Talking Drums

The West African News Magazine

Socio-political roots of the Religious problems in Nigeria

Clyde Ahmad Winters

CLYDE AHMAD WINTERS, the writer of this article attempts an analysis of the recurring religious problem in Northern Nigeria. He is an anthropologist-sociologist and at present a director of the Utham dan Fodio Institute, Chicago, Illinois.
The political crisis in northern Nigeria emanates from the conflict between Islamic orthodoxy and what many traditional Muslims and members of Maitatsine groups see as contemporary materialism among western oriented Muslim elites and secular modernization.

It would appear that Maitatsine Muslims are disillusioned by the permissive society Nigeria inherited from the British. They feel that this permissiveness encourages corruption of individual Muslims, and their western oriented leaders, which they view as turning away from Islam, to seek the materialism of the Western inspired consumption oriented society of contemporary Nigeria.

Although the term Maitatsine was originally applied to the followers of Muhammadu Marwa, alias Maitatsine, this word has become a generic term for all Muslim fanatics in northern Nigeria.

The conflict between secular modernization and Islamic modernization results from the fact that secular modernization seeks the betterment of a few while the majority are alienated, Islamic modernization on the other hand seeks man's betterment in terms of the common good through social solidarity. Thus, Islamic progress, if it is based on the shari'a, is maintained when social relations are characterized by justice and social collectivity based on brotherhood; as opposed to secular modernization and its resulting social disintegration.

Muslim social structure has evolved in Nigeria due to Westernization.
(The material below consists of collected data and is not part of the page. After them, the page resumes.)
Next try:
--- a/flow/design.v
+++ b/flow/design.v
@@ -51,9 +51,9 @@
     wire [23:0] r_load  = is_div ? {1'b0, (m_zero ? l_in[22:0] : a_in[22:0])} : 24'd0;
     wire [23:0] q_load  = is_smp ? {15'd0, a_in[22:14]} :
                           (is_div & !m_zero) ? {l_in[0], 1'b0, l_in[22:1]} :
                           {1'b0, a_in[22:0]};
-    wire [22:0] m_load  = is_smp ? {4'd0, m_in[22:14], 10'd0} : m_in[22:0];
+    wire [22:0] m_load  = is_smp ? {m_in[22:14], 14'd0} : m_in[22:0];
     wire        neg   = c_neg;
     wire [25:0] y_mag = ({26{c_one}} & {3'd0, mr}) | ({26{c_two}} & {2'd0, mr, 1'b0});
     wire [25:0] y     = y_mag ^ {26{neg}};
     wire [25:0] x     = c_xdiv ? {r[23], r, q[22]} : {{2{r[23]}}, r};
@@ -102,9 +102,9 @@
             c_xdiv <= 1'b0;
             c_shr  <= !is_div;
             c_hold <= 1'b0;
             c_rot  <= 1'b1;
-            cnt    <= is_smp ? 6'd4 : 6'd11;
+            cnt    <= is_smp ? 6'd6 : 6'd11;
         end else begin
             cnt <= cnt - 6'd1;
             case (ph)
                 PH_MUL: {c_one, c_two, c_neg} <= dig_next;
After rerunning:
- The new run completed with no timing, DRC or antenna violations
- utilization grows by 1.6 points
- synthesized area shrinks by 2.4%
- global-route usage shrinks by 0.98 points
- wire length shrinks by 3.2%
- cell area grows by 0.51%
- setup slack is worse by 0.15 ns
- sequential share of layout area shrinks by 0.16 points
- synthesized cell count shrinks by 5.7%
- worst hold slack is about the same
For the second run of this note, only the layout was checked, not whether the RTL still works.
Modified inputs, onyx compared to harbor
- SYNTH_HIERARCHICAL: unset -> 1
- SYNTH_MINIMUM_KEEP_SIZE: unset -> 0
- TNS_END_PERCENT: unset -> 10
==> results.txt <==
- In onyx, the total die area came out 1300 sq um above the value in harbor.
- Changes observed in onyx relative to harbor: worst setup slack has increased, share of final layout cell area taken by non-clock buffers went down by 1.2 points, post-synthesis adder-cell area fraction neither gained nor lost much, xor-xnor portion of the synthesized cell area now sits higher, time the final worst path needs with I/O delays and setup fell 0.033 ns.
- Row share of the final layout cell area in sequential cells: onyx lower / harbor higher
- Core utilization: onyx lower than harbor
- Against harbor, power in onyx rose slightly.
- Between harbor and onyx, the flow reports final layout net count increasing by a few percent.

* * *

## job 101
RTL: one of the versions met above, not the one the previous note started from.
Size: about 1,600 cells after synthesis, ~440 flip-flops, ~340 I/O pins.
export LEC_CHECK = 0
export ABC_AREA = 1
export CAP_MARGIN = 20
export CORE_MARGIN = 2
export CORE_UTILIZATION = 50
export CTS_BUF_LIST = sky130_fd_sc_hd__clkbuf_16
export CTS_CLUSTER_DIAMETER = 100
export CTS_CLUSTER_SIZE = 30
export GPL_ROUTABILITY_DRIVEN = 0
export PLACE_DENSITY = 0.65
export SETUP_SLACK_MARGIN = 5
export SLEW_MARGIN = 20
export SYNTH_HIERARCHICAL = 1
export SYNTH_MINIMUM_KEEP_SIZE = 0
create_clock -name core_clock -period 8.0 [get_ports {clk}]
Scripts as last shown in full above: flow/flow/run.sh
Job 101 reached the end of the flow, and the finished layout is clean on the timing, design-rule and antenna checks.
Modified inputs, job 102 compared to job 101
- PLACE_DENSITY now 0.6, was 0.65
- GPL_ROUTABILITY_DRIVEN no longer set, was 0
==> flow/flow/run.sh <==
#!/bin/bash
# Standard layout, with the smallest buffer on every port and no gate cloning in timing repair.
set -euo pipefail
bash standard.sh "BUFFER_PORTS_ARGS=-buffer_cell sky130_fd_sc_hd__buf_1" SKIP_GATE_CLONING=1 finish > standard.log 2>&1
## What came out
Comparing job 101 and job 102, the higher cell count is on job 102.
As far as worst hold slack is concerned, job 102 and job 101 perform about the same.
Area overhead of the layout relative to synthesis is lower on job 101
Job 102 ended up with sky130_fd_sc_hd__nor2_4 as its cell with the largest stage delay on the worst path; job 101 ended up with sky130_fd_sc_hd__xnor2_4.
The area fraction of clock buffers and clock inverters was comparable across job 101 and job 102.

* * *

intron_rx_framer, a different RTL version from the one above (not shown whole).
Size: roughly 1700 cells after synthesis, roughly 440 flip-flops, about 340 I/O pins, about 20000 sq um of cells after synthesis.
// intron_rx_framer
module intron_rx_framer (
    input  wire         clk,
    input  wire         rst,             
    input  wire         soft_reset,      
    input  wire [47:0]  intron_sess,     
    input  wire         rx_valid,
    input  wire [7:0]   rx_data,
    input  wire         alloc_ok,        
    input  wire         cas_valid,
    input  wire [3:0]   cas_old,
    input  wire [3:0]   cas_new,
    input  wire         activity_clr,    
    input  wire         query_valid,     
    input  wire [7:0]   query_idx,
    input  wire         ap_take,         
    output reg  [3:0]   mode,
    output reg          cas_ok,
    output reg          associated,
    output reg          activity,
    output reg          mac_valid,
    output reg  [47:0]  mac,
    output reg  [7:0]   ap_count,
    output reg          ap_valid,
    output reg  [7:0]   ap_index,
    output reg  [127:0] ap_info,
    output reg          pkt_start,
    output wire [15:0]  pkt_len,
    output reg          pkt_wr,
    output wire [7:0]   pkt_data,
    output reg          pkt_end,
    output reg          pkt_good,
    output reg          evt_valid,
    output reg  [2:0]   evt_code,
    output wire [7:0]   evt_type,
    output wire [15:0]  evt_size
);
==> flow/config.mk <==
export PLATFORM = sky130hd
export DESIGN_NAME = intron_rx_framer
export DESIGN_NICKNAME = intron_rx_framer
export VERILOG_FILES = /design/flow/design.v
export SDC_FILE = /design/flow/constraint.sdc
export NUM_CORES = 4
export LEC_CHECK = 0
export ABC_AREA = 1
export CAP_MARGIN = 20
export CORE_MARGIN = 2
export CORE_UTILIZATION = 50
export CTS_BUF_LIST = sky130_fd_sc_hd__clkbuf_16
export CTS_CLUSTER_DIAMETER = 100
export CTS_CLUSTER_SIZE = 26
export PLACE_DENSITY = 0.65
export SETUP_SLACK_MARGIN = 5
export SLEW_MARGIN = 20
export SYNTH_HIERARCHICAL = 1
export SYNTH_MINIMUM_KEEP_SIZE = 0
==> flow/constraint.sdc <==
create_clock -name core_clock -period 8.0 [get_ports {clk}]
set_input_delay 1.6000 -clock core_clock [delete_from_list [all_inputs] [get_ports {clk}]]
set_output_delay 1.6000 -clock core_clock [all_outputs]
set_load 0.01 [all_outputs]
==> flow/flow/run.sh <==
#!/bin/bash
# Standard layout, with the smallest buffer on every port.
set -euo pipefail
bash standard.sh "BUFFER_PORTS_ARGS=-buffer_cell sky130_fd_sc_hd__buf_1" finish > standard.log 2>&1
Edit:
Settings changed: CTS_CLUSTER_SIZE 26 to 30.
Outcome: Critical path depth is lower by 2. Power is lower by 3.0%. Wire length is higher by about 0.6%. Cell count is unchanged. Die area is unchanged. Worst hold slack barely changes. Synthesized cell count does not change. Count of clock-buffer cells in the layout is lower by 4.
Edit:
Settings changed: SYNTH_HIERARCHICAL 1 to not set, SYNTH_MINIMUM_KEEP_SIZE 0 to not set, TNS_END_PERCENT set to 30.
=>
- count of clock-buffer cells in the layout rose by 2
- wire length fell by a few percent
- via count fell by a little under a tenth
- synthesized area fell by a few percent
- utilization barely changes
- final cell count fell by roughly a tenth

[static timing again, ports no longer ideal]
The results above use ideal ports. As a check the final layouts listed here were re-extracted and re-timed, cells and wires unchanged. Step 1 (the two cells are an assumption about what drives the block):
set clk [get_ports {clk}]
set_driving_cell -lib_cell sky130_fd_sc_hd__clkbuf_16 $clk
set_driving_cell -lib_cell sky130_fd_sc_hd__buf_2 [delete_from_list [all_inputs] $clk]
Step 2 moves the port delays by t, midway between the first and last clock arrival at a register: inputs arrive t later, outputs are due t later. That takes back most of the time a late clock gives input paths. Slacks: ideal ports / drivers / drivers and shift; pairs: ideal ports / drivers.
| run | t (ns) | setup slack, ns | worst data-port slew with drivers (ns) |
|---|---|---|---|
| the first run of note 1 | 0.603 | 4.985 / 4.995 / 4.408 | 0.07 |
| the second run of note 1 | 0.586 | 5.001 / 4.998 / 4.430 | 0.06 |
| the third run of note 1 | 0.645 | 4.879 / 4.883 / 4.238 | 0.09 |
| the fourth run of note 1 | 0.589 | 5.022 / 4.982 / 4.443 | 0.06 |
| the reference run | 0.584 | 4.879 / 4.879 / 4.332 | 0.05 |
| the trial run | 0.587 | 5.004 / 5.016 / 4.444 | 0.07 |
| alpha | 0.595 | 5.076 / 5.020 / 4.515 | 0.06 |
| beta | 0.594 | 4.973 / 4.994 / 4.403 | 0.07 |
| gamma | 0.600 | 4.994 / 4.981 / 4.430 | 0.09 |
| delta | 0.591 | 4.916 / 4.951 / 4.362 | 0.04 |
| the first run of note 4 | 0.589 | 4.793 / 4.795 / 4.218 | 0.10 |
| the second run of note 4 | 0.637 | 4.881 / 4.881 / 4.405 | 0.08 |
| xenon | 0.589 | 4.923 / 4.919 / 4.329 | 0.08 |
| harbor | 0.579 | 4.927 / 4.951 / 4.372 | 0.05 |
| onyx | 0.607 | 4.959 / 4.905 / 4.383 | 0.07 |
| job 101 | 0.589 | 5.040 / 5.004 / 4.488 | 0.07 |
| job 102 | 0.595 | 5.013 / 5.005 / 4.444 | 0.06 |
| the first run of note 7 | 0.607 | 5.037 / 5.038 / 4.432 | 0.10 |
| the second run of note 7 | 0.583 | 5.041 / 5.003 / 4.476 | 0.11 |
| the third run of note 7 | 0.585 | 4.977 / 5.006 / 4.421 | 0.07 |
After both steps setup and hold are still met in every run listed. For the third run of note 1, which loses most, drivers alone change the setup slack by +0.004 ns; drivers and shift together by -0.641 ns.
Today westernized Muslims are a cultural minority in most Muslim com munities due to the poverty of the Muslim masses.

Class distinctions in the Muslim community were increased during the Nigerian oil boom, and under the Shagari government, as western-oriented Muslims assumed new and important roles in the Federal government and economy.

The policies of the Shagari government in relation to Muslims is the root cause of religious rioting in northern Nigeria. Under former president Shagari, progressive western oriented Sunni Muslim groups and their leaders were generally afforded a great deal of direct and indirect government support. In the past four years as the stature and economic base of the traditional Muslim ulema, and their pupils has declined, that of the Western Oriented Muslim Middle Class (WOMMC) has soared higher and higher.

The basic shortcoming of the Shagari regime was that it continued the practice of the late Ahmadu Bello, premier of the north of measuring Muslim progress in the number of Muslims occupying government post. Since a western education was a re- quirement for acquisition of govern- ment post, the WOMMC has evolved into a cultural minority which is estranged from the poorer Muslim masses who are predominantly inclined towards sufism.

CONFRONTATION

Such groups as the Jamaat Izala, and other anti-sufi groups inspired by Sheikh Abubakar Mahmoud Gumi, are radicalizing the sufis, who are arming themselves in self defence. In addition to the Maitatsine groups stocking arms in fear of a confrontation with Jamaat Izala and other anti-sufis, that refer to sufis as kafir, the Tijjaniyya order has created a paramilitary wing called Jundullah dedicated to their physical protection. Moreover some of the Federal government's policy in the area of education appear to be also causing religious rioting in some post primary schools throughout the north, since they conflict with the Islamic values Muslim youth have learned at home or in makaranta (Quranic schools) they at tended before entering government supported schools.

Both the sunni and sufis claim that they are seeking an Islamic society. Thus, the conflict between Nigeria's diverse Muslim groups would appear to be the result of the competition between two contrasting cultures one western-oriented and the other traditional, rather than a conflict between the basic principles of Islam.

While the WOMMC promotes an ideology of individual social mobility, the Maitatsine groups and other traditional Muslims, due to life in the Jamaat specific compound of most wards in northern Nigerian urban centres, stress self-help and collective social mobility.

The compound is the basic unit of the northern Nigerian social structure. The compound is very important to the Maitatsine social environment and group solidarity. Membership in the Maitatsine brotherhood and life in Jamaat specific compounds - due to shared belief, and the pooling of resources appear to create consensus and homeostasis within these groups.

The Jamaat specific compound attracts rural migrants and the unemployed because here monies collected by members of the Jamaat from employment or the begging of the alamajili (students), can be collectively used for the betterment of the entire Jamaat. The organization of the Jamaat specific compound provides a smooth transition for the recent rural immigrant to the city, in the face of pervasive urban unemployment and underdevelopment in the North.

This is the result of the schism between the traditional ulema and the peasantry. This running sore within the Muslim community can only be healed by the government seriously examining con temporary northern Nigeria Muslim society to find out the root causes of the religious discontent. Because it is clear that looking at the religious problems in northern Nigeria solely from the perspective of the WOMMC will do nothing to solve the deteriorating social relations in northern Nigeria.